Action item:
Lines in the entries below where the word "slack" shows up should each be copied.

━━━━━ Given entries ━━━━━

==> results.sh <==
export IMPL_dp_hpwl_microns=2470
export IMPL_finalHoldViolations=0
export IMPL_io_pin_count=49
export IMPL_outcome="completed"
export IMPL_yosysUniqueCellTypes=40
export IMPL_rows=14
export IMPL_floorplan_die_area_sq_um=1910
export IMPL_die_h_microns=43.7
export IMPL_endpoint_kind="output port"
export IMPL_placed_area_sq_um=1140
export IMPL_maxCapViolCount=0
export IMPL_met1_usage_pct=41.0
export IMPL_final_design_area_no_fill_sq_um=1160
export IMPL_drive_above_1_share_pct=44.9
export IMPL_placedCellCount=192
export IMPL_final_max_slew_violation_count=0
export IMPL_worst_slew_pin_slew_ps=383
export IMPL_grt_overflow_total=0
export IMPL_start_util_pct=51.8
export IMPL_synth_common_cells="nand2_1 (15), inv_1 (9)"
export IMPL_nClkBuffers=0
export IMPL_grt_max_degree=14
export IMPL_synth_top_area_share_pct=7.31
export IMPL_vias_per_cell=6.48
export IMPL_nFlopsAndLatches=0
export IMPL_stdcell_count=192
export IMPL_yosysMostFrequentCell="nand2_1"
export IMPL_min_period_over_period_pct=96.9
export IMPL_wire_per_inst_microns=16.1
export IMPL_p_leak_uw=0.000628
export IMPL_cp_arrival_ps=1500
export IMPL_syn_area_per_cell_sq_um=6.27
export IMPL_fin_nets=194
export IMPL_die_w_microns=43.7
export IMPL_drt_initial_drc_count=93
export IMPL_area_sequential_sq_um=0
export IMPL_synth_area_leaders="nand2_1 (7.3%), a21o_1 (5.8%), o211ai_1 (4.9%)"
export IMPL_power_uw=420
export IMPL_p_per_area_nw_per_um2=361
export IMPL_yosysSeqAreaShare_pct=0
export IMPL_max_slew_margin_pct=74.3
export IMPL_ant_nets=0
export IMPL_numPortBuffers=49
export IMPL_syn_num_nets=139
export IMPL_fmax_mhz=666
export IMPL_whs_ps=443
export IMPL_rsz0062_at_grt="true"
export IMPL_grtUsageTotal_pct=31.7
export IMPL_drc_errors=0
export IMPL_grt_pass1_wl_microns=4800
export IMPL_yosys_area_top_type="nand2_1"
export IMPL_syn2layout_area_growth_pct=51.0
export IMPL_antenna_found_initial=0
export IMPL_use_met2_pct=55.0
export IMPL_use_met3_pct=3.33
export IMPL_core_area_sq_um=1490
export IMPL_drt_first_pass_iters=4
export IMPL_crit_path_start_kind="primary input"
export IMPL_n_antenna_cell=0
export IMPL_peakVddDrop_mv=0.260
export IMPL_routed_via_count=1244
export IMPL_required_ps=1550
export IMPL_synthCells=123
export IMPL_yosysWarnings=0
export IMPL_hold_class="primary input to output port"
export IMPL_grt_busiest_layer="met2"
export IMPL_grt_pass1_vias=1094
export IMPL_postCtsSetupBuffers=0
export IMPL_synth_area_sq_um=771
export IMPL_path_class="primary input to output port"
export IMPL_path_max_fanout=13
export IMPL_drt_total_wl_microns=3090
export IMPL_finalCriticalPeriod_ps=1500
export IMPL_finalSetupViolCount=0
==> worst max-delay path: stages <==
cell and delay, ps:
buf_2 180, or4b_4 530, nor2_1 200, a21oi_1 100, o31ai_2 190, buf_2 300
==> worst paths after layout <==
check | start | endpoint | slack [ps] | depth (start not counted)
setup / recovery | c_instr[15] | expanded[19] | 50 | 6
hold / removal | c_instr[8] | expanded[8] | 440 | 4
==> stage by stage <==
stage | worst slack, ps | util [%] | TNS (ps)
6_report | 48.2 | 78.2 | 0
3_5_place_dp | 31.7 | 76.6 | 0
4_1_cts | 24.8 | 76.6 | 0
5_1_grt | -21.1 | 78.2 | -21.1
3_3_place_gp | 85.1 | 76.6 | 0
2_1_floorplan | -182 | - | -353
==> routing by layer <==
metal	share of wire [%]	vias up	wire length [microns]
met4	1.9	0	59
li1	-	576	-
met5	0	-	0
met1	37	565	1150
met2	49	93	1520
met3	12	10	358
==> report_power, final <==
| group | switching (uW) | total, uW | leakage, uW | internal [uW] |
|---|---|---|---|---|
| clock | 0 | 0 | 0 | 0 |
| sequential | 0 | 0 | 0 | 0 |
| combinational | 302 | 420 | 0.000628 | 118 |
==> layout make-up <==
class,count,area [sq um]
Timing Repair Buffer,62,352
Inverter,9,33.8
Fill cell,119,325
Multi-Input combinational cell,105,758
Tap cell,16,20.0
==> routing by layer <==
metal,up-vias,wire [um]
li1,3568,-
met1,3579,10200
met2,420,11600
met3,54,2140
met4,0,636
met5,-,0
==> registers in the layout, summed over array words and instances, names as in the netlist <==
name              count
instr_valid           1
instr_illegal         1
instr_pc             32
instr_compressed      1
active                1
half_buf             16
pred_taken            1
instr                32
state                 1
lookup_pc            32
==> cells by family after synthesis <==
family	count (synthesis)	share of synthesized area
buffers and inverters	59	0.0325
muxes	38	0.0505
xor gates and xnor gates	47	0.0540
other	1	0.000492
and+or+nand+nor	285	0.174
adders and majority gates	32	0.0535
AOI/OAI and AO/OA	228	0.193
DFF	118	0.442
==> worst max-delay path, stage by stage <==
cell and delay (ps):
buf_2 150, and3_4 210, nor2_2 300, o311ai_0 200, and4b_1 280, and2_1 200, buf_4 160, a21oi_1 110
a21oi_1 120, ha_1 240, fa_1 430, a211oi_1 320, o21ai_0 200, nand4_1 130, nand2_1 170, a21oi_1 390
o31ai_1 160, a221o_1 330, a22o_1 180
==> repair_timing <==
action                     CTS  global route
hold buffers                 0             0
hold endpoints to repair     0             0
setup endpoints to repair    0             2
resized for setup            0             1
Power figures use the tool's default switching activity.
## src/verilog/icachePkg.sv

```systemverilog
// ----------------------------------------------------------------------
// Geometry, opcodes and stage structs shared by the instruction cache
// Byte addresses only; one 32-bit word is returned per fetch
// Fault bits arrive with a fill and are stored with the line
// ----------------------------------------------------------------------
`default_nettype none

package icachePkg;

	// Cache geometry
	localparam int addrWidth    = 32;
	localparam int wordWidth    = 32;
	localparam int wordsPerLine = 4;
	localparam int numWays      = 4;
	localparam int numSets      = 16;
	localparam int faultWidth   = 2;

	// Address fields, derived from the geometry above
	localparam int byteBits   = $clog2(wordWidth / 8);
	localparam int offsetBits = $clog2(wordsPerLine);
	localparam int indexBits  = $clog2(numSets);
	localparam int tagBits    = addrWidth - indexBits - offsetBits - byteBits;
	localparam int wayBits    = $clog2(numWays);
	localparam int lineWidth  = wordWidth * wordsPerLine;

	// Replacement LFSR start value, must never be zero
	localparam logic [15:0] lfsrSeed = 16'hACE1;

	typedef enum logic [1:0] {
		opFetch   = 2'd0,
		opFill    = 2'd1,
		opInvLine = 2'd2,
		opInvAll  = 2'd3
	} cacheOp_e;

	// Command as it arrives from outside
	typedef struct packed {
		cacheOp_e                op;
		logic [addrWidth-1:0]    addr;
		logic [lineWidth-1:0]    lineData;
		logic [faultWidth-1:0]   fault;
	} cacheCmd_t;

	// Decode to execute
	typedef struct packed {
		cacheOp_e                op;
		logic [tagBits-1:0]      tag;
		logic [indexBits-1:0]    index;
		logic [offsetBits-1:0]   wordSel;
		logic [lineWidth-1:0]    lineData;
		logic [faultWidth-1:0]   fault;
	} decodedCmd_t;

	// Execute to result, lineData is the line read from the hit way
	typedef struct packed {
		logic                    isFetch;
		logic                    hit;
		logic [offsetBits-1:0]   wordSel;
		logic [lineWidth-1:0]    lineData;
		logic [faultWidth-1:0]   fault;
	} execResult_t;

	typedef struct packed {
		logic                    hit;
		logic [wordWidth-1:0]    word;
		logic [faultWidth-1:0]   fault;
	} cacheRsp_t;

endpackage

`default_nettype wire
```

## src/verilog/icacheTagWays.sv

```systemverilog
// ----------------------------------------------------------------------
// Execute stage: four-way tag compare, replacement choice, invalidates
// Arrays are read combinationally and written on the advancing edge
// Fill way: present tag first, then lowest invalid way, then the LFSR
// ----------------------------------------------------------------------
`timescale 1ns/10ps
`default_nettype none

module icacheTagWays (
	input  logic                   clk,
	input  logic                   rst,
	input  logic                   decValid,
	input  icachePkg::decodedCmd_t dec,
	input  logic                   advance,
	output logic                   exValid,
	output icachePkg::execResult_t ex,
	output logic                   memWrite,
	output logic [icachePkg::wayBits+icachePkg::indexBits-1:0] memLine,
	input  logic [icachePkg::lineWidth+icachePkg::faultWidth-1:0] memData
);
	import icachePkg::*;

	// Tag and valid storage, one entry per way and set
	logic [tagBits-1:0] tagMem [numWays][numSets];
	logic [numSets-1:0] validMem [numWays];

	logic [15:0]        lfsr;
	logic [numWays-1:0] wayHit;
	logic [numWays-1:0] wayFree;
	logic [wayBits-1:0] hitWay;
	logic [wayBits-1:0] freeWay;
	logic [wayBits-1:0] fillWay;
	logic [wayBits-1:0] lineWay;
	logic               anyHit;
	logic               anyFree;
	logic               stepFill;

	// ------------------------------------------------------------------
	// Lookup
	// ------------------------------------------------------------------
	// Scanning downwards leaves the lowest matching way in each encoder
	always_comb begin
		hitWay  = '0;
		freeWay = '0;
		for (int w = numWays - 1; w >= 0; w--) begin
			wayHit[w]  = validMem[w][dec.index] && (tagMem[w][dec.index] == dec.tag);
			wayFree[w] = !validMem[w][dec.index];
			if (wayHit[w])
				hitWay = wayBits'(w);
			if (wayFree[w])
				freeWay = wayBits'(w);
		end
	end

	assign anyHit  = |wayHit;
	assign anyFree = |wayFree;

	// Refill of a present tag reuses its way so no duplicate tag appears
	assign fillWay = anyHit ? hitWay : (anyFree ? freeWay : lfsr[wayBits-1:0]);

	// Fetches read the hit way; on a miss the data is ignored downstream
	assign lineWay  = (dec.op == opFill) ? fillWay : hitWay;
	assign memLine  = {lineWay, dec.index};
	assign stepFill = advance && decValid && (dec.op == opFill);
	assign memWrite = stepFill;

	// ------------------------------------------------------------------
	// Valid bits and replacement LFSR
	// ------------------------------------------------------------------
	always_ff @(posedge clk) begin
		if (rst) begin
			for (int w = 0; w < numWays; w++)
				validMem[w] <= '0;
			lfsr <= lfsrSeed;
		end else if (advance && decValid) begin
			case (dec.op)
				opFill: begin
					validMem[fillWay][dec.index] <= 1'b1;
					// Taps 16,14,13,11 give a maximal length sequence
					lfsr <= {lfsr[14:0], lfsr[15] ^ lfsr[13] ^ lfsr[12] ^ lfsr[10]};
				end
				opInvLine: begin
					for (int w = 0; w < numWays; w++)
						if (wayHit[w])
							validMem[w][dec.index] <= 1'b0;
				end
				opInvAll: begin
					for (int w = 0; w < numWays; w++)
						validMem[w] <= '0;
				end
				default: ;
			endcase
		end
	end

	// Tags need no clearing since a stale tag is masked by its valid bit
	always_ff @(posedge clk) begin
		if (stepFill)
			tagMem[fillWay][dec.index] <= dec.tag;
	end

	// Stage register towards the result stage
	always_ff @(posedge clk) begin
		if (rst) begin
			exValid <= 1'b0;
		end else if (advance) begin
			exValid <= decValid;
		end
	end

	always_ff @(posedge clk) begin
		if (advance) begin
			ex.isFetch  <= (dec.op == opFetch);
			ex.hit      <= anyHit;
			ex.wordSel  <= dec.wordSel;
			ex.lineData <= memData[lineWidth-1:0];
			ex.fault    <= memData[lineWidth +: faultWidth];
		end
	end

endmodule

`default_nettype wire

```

━━━━━

Solution:
check | start | endpoint | slack [ps] | depth (start not counted)
stage | worst slack, ps | util [%] | TNS (ps)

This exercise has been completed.